Supplied entries: Begin
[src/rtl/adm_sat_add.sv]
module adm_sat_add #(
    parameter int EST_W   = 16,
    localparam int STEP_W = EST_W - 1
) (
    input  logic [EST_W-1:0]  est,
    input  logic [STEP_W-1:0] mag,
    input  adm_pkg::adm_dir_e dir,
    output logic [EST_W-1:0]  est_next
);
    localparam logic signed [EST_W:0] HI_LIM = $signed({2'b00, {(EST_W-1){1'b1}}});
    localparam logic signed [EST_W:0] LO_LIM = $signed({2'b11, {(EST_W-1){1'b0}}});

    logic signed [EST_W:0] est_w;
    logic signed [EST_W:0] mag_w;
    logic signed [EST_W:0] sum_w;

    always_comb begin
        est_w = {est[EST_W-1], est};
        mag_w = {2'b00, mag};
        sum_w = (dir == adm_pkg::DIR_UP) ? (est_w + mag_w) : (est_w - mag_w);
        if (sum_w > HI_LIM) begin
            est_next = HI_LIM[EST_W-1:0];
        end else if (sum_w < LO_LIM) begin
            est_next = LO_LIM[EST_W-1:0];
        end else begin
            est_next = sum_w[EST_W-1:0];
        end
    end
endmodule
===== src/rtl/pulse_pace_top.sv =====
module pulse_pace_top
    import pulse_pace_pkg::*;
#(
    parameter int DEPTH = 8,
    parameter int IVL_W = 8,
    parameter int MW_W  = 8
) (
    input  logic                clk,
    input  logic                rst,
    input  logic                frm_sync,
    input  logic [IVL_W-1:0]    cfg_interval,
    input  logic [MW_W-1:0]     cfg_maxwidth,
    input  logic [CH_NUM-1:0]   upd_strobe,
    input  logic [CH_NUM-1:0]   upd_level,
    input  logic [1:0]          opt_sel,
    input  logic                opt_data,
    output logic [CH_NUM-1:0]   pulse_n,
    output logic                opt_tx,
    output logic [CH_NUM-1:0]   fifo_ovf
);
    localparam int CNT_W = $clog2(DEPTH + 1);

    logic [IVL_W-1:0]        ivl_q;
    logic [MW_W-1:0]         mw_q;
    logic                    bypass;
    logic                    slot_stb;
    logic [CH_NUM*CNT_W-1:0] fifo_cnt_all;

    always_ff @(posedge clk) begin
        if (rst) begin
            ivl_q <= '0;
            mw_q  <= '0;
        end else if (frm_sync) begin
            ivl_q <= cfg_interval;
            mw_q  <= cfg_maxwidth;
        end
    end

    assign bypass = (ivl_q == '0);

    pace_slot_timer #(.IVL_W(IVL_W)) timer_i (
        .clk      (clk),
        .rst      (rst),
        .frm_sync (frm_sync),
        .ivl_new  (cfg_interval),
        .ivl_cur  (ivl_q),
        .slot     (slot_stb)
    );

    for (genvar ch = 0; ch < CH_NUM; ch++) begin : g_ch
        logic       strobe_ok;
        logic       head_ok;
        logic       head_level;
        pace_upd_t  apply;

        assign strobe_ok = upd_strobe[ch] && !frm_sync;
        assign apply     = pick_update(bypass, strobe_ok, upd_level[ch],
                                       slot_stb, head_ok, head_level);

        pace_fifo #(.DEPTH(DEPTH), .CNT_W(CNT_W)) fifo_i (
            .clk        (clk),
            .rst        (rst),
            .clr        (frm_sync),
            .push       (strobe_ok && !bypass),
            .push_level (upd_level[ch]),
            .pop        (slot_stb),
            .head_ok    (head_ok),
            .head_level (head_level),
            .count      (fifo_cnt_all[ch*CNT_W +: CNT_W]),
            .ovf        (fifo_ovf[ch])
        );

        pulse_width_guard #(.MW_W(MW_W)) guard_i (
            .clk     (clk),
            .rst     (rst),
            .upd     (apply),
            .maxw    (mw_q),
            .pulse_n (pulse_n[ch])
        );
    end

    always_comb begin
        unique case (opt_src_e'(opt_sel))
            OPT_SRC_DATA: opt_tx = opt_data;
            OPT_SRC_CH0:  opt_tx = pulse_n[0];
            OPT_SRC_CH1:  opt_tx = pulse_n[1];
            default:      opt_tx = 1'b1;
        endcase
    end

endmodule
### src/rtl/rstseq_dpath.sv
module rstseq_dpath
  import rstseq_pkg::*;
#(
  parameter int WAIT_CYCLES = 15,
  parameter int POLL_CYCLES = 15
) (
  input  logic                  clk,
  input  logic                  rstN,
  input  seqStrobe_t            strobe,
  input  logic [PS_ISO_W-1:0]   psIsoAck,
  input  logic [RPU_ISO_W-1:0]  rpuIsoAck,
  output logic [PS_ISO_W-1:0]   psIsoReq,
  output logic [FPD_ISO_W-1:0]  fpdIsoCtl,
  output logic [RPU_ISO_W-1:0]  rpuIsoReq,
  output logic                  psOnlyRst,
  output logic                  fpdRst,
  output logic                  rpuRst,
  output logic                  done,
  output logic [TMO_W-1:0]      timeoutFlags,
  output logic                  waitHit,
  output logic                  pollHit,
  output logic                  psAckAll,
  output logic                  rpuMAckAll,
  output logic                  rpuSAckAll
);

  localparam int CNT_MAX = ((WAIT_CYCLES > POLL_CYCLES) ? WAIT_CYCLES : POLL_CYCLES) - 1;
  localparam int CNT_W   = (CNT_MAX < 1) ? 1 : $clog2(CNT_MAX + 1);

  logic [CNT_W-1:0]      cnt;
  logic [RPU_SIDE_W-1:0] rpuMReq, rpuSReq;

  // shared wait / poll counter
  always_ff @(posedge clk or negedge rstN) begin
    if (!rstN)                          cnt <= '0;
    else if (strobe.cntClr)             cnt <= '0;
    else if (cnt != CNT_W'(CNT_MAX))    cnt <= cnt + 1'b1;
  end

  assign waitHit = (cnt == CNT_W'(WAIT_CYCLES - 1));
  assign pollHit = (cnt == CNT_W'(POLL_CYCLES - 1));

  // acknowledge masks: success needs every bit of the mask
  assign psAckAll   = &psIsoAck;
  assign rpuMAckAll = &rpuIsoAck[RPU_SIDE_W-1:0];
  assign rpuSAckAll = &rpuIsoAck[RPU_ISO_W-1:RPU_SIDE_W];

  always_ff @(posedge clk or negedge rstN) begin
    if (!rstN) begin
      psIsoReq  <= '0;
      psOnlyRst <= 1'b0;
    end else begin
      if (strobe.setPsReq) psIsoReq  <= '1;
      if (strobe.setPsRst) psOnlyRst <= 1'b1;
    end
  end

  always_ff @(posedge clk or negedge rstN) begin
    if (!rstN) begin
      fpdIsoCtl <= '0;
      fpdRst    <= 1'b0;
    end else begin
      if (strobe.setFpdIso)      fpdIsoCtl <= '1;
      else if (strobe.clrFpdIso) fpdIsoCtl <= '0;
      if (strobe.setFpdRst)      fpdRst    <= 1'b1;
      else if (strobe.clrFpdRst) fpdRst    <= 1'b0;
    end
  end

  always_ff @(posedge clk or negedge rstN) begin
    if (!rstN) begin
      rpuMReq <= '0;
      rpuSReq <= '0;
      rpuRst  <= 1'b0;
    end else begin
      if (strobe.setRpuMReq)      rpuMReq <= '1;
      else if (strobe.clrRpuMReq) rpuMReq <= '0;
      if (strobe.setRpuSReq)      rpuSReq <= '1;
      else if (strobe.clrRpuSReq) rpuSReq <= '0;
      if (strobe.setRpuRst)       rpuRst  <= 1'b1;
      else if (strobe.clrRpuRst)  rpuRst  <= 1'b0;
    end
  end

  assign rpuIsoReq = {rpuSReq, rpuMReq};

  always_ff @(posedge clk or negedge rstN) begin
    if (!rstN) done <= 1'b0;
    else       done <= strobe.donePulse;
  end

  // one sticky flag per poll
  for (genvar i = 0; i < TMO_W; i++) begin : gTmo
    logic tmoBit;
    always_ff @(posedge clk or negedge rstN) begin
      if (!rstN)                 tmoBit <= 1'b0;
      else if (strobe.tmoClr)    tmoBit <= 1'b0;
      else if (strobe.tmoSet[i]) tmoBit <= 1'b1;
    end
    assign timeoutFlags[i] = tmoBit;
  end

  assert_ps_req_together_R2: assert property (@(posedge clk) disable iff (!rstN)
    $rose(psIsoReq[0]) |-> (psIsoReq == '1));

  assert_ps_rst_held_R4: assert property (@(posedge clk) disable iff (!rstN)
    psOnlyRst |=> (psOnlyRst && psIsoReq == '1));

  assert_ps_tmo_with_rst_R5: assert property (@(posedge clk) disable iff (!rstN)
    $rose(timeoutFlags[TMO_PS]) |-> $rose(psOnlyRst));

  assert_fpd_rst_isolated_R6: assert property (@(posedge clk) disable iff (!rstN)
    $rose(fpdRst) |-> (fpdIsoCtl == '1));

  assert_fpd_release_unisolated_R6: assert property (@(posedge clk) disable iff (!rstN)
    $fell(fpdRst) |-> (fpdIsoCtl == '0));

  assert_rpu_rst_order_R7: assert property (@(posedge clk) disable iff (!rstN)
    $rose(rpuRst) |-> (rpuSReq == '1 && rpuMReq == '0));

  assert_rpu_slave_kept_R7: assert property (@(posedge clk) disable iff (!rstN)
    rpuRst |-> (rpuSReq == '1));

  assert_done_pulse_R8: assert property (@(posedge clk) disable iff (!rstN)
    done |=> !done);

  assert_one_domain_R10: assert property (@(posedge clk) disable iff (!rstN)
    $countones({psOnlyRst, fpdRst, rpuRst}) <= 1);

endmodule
Supplied entries: End
Select the lines from the entries that include the word "fpdRst".

Response:
  output logic                  fpdRst,
      fpdRst    <= 1'b0;
      if (strobe.setFpdRst)      fpdRst    <= 1'b1;
      else if (strobe.clrFpdRst) fpdRst    <= 1'b0;
    $rose(fpdRst) |-> (fpdIsoCtl == '1));
    $fell(fpdRst) |-> (fpdIsoCtl == '0));
    $countones({psOnlyRst, fpdRst, rpuRst}) <= 1);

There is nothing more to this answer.